PROBLEM DETAILS:
Report, as a single figure, how many lines in the records below include "layer".

MATERIAL SUPPLIED:
....

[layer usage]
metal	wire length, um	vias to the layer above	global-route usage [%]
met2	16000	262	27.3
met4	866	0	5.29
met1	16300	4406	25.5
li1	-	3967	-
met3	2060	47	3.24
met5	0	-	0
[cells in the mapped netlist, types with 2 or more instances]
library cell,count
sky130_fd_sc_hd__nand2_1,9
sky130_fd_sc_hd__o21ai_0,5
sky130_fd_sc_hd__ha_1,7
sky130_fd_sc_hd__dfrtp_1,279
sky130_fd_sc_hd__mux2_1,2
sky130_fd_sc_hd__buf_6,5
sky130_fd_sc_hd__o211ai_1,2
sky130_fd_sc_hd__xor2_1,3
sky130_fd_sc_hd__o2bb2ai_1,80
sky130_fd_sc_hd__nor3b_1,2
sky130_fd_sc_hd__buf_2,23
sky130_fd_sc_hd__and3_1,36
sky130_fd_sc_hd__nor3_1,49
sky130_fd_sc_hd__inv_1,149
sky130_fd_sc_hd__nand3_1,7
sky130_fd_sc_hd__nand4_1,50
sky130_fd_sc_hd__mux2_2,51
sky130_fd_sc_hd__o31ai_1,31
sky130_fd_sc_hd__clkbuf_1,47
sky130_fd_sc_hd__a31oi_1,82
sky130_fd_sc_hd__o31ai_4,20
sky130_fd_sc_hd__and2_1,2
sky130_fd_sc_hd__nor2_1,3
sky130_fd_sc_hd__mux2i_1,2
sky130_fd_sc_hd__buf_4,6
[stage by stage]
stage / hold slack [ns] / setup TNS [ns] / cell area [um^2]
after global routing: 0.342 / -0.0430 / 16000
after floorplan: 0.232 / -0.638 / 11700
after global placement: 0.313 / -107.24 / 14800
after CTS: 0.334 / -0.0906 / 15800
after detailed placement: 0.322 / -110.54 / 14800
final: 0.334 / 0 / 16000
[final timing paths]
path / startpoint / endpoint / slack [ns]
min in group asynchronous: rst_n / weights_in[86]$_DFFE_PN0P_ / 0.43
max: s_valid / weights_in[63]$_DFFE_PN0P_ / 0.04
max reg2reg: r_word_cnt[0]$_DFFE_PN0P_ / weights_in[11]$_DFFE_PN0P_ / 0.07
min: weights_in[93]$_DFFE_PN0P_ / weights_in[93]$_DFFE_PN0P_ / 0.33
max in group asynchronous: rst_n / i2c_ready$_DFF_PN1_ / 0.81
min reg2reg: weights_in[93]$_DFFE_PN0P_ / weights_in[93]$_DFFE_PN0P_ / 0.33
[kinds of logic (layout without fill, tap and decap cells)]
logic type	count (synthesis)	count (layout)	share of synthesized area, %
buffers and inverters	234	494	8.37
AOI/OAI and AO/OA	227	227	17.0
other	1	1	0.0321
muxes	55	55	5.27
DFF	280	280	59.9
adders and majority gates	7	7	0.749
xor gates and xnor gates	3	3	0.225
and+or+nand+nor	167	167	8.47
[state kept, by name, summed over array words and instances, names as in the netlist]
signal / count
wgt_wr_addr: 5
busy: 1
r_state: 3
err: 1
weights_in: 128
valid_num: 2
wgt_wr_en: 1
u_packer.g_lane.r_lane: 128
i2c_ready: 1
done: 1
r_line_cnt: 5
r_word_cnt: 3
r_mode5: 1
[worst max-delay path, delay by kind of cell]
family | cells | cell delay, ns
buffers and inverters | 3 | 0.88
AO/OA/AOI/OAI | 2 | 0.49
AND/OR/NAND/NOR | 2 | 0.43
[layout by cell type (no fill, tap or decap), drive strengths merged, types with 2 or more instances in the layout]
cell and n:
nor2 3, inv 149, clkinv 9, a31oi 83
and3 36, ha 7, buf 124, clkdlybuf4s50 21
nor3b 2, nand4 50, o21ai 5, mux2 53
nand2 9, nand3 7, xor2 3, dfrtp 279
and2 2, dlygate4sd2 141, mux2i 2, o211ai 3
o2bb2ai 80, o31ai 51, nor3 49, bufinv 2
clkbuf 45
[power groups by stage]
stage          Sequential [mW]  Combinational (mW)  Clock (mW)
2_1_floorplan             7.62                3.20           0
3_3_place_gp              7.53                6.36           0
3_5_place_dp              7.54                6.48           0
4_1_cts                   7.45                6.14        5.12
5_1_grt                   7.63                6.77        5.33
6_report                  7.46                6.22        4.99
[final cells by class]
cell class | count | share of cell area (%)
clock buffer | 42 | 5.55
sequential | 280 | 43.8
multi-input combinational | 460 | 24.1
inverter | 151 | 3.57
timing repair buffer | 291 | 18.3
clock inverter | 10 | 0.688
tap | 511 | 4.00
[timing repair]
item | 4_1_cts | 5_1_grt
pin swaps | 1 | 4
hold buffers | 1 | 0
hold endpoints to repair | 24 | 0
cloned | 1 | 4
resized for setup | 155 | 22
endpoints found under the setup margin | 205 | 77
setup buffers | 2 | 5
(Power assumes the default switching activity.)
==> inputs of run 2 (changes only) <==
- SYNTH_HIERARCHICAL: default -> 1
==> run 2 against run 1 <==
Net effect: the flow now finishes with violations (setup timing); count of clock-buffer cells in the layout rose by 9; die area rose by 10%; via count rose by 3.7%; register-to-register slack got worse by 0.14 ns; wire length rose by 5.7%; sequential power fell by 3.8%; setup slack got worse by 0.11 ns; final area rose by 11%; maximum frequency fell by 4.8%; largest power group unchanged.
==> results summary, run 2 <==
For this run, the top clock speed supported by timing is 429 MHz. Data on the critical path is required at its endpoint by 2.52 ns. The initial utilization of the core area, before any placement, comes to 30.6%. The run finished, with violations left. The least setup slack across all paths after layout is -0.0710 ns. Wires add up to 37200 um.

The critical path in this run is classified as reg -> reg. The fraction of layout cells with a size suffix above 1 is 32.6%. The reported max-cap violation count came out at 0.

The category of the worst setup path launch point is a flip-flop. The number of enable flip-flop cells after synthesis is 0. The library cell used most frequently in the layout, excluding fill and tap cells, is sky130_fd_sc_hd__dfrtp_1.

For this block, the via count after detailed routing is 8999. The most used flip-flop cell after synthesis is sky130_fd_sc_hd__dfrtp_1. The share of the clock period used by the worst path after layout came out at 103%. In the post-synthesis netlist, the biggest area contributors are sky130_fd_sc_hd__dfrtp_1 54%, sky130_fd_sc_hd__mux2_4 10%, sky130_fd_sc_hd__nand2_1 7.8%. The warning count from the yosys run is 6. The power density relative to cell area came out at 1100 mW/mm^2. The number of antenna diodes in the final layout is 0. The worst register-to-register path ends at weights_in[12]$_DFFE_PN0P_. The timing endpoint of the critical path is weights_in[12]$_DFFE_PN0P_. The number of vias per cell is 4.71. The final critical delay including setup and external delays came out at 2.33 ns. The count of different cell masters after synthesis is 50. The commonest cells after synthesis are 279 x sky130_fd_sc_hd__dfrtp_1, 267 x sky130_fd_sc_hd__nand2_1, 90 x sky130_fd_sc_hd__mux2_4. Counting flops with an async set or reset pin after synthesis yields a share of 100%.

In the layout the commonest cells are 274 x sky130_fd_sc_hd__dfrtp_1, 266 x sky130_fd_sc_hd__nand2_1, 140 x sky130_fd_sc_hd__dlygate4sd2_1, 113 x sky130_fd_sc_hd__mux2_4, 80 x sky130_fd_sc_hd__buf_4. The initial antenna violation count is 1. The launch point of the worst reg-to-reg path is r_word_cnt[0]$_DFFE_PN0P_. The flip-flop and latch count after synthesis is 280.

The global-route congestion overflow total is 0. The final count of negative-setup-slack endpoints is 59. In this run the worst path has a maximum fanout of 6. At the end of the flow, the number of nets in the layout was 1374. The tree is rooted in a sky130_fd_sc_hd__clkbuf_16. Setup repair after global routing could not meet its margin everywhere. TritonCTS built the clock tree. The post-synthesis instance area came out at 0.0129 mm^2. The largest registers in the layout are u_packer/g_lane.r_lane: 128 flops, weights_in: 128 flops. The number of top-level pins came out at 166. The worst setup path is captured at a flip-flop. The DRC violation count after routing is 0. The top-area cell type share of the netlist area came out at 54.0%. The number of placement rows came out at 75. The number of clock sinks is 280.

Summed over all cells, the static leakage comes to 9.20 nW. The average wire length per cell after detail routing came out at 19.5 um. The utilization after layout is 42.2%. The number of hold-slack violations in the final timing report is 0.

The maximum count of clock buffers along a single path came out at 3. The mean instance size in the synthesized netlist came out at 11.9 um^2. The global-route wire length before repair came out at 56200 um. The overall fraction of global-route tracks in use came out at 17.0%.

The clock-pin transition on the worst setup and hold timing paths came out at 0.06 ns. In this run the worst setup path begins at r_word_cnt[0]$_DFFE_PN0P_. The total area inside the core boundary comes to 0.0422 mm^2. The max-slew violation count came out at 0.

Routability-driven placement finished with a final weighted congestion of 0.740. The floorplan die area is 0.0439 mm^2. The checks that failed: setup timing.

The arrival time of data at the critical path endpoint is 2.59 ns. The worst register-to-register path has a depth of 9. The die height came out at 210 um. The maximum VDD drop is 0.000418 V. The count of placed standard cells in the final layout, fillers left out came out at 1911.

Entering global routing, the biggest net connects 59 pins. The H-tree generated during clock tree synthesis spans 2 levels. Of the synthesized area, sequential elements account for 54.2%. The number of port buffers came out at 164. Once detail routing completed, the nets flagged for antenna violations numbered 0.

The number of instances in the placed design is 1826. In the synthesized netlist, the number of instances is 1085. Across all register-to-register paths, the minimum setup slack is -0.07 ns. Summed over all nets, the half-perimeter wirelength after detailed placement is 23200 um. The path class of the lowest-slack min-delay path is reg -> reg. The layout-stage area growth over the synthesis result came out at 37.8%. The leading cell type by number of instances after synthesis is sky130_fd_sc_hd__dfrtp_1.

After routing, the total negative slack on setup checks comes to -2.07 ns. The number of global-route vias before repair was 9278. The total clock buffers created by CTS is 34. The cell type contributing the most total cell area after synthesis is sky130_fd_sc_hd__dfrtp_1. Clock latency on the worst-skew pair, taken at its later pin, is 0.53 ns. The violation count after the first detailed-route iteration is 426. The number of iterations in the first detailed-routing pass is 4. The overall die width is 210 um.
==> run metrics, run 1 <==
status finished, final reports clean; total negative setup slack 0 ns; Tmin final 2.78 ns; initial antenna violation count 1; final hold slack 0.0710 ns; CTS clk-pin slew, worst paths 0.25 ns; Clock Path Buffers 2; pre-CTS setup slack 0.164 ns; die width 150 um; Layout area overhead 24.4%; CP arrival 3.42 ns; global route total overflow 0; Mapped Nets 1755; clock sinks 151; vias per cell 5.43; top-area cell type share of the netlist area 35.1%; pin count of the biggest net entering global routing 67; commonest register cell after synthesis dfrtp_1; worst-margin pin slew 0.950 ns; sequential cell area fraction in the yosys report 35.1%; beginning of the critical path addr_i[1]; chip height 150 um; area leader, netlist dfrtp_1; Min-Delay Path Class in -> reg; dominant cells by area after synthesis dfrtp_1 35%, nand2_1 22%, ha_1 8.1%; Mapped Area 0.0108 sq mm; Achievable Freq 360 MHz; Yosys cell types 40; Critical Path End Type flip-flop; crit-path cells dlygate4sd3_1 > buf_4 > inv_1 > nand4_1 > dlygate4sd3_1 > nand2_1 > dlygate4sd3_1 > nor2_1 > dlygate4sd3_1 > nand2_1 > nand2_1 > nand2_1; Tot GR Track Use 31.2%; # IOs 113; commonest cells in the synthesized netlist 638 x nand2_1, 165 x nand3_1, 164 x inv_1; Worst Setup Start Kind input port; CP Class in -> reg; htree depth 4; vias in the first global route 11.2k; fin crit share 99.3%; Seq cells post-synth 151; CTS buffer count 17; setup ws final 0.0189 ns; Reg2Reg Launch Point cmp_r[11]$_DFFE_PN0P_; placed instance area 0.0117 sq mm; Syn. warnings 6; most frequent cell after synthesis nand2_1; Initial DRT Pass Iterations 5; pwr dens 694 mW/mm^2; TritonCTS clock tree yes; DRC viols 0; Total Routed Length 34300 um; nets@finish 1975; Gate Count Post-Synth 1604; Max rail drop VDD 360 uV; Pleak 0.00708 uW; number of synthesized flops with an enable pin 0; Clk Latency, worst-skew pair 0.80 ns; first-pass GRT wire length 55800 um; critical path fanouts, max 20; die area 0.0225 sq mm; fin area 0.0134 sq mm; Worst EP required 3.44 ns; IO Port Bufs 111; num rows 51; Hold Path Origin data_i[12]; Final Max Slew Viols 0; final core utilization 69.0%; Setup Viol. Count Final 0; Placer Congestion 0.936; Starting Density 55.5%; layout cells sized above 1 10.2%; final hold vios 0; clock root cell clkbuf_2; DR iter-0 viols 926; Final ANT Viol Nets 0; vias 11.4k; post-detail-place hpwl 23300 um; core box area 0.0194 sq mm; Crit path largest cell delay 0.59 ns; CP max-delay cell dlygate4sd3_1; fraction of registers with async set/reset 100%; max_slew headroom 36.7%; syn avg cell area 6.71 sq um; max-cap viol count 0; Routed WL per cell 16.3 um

....

SOLUTION TO THIS PROBLEM:
2